Publicado: 30 may 2019 17:43 GMT
Un tsunami de estupefacción, tristeza e indignación recorre a la izquierda española estos días tras las elecciones autonómicas, municipales y europeas celebradas este pasado domingo. ¿A qué izquierda? A aquella que se sitúa más allá del PSOE. Unos dirán que la única, considerando al partido de Pedro Sánchez de centro socio-liberal, otros que se trata de la izquierda transformadora, como ese eufemismo que se emplea cuando se sabe que lo de revolucionaria queda grande, los adversarios que se trata de la izquierda radical, intentando asimilarla a algo parecido al caos y la destrucción. Lo cierto es que, la llamemos como la llamemos, quizá aquí encontremos la primera explicación del porqué de sus desdichas: hay que saber quién se es antes de presentarse a alguien.
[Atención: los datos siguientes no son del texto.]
==> src/rtl/iqd_boxcar.sv <==
module iqd_boxcar #(
  parameter int DW           = 14,
  parameter int LOG2_PERIODS = 2
) (
  input  logic                 clk,
  input  logic                 clear,
  input  logic                 push,
  input  logic signed [DW-1:0] din,
  output logic signed [DW-1:0] avg
);
  localparam int SHIFT = LOG2_PERIODS + 1;
  localparam int NPER  = 1 << SHIFT;
  localparam int SW    = DW + SHIFT;

  logic signed [DW-1:0] tap [NPER];
  logic signed [SW-1:0] runSum;
  logic signed [SW-1:0] scaled;
  logic signed [SW-1:0] dinExt;
  logic signed [SW-1:0] oldExt;

  assign dinExt = {{SHIFT{din[DW-1]}}, din};
  assign oldExt = {{SHIFT{tap[NPER-1][DW-1]}}, tap[NPER-1]};

  always_ff @(posedge clk) begin
    if (clear) begin
      for (int k = 0; k < NPER; k++) tap[k] <= '0;
      runSum <= '0;
    end else if (push) begin
      for (int k = NPER - 1; k > 0; k--) tap[k] <= tap[k-1];
      tap[0] <= din;
      runSum <= runSum + dinExt - oldExt;
    end
  end

  assign scaled = runSum >>> SHIFT;
  assign avg    = scaled[DW-1:0];
endmodule

==> src/rtl/iqd_path.sv <==
module iqd_path #(
  parameter int DW           = 14,
  parameter int LOG2_PERIODS = 2
) (
  input  logic                 clk,
  input  iqd_pkg::iqdStrobe_t  strobe,
  input  logic signed [DW-1:0] sampleIn,
  output logic signed [DW-1:0] outI,
  output logic signed [DW-1:0] outQ
);
  localparam logic signed [DW-1:0] MINV = {1'b1, {(DW-1){1'b0}}};
  localparam logic signed [DW-1:0] MAXV = {1'b0, {(DW-1){1'b1}}};

  logic signed [DW-1:0] flipped;
  logic signed [DW-1:0] signedSample;
  logic signed [DW-1:0] pathAvg [2];

  // Negation saturates at the one value that has no positive twin.
  assign flipped      = (sampleIn == MINV) ? MAXV : -sampleIn;
  assign signedSample = strobe.negate ? flipped : sampleIn;

  for (genvar ch = 0; ch < 2; ch++) begin : g_path
    logic pushCh;
    assign pushCh = strobe.load & (strobe.toQ == (ch == 1));
    iqd_boxcar #(.DW(DW), .LOG2_PERIODS(LOG2_PERIODS)) u_box (
      .clk  (clk),
      .clear(strobe.clear),
      .push (pushCh),
      .din  (signedSample),
      .avg  (pathAvg[ch])
    );
  end

  assign outI = pathAvg[0];
  assign outQ = pathAvg[1];
endmodule

==> src/rtl/iq_demod4.sv <==
module iq_demod4 #(
  parameter int DW           = 14,
  parameter int LOG2_PERIODS = 2
) (
  input  logic                 clk,
  input  logic                 rst,
  input  logic                 alignRst,
  input  logic                 sampleValid,
  input  logic signed [DW-1:0] sampleIn,
  output logic signed [DW-1:0] outI,
  output logic signed [DW-1:0] outQ,
  output logic                 outValid
);
  iqd_pkg::iqdStrobe_t strobe;

  iqd_ctrl #(.LOG2_PERIODS(LOG2_PERIODS)) u_ctrl (
    .clk        (clk),
    .rst        (rst),
    .alignRst   (alignRst),
    .sampleValid(sampleValid),
    .strobe     (strobe),
    .outValid   (outValid)
  );

  iqd_path #(.DW(DW), .LOG2_PERIODS(LOG2_PERIODS)) u_path (
    .clk     (clk),
    .strobe  (strobe),
    .sampleIn(sampleIn),
    .outI    (outI),
    .outQ    (outQ)
  );
endmodule

==> config.mk <==
export PLATFORM = sky130hd
export DESIGN_NAME = iq_demod4
export DESIGN_NICKNAME = d
export VERILOG_FILES = /design/src/rtl/iqd_pkg.sv /design/src/rtl/iqd_ctrl.sv /design/src/rtl/iqd_boxcar.sv /design/src/rtl/iqd_path.sv /design/src/rtl/iq_demod4.sv
export SDC_FILE = /design/constraint.sdc
export NUM_CORES = 1
export LEC_CHECK = 0
export ABC_AREA = 1
export CORE_ASPECT_RATIO = 0.5
export CORE_MARGIN = 3
export CORE_UTILIZATION = 58
export CTS_CLUSTER_DIAMETER = 120
export DETAILED_ROUTE_END_ITERATION = 6
export DONT_BUFFER_PORTS = 1
export GPL_TIMING_DRIVEN = 1
export PLACE_DENSITY = 0.86
export SLEW_MARGIN = 20
export SYNTH_ARGS = -nofsm -noshare
export SYNTH_HDL_FRONTEND = slang
export SYNTH_SLANG_ARGS = --single-unit
==> constraint.sdc <==
create_clock -name clk -period 3.6 [get_ports clk]
set_input_delay 0.18 -clock clk [delete_from_list [all_inputs] [get_ports clk]]
set_output_delay 0.18 -clock clk [all_outputs]
set_load 0.02 [all_outputs]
¿Qué es lo que ha provocado este terremoto de legitimidad? Unos malos resultados en las tres citas electorales. Pero también, y paralelamente, un estado de emocionalidad ciclotímica en sus cuadros, votantes y simpatizantes que hace que lo que en las generales fue una satisfacción contenida, hoy sea un desastre sin paliativos. De fondo una idea insistente: una cosa es la realidad de unos resultados negativos, otra que desde las altas esferas se magnifiquen determinados estados, más que de opinión, sentimentales, que pretenden acabar con Unidas Podemos y evitar a toda costa que entre en el gobierno nacional. Una cosa son las peticiones de responsabilidades a los dirigentes, otra colaborar gustosos en su ejecución pública.
¿Cómo de malos han sido estos resultados? Unidas Podemos –la confluencia nacional entre Podemos e IU– ha bajado en las elecciones europeas 700.000 votos y cinco diputados respecto a los anteriores comicios de 2014. En las elecciones autonómicas, parciales, ya que Andalucía, Cataluña, País Vasco y Valencia ya las habían celebrado, Podemos e Izquierda Unida han visto descender dramáticamente su representación en todas las comunidades en las que se presentaban. Sirvan algunos datos como que en Aragón de 15 diputados se pasa a 6, en Asturias de 14 descienden a media docena, desaparecen en comunidades como Cantabria o Castilla La Mancha y en Castilla León de 11 diputados se quedan tan sólo con uno. Dos apuntes de importancia: en España el poder autonómico es de gran importancia fáctica y presupuestaria. La suma de ambos partidos es algo forzada, ya que en muchos de estos territorios las candidaturas han ido por separado.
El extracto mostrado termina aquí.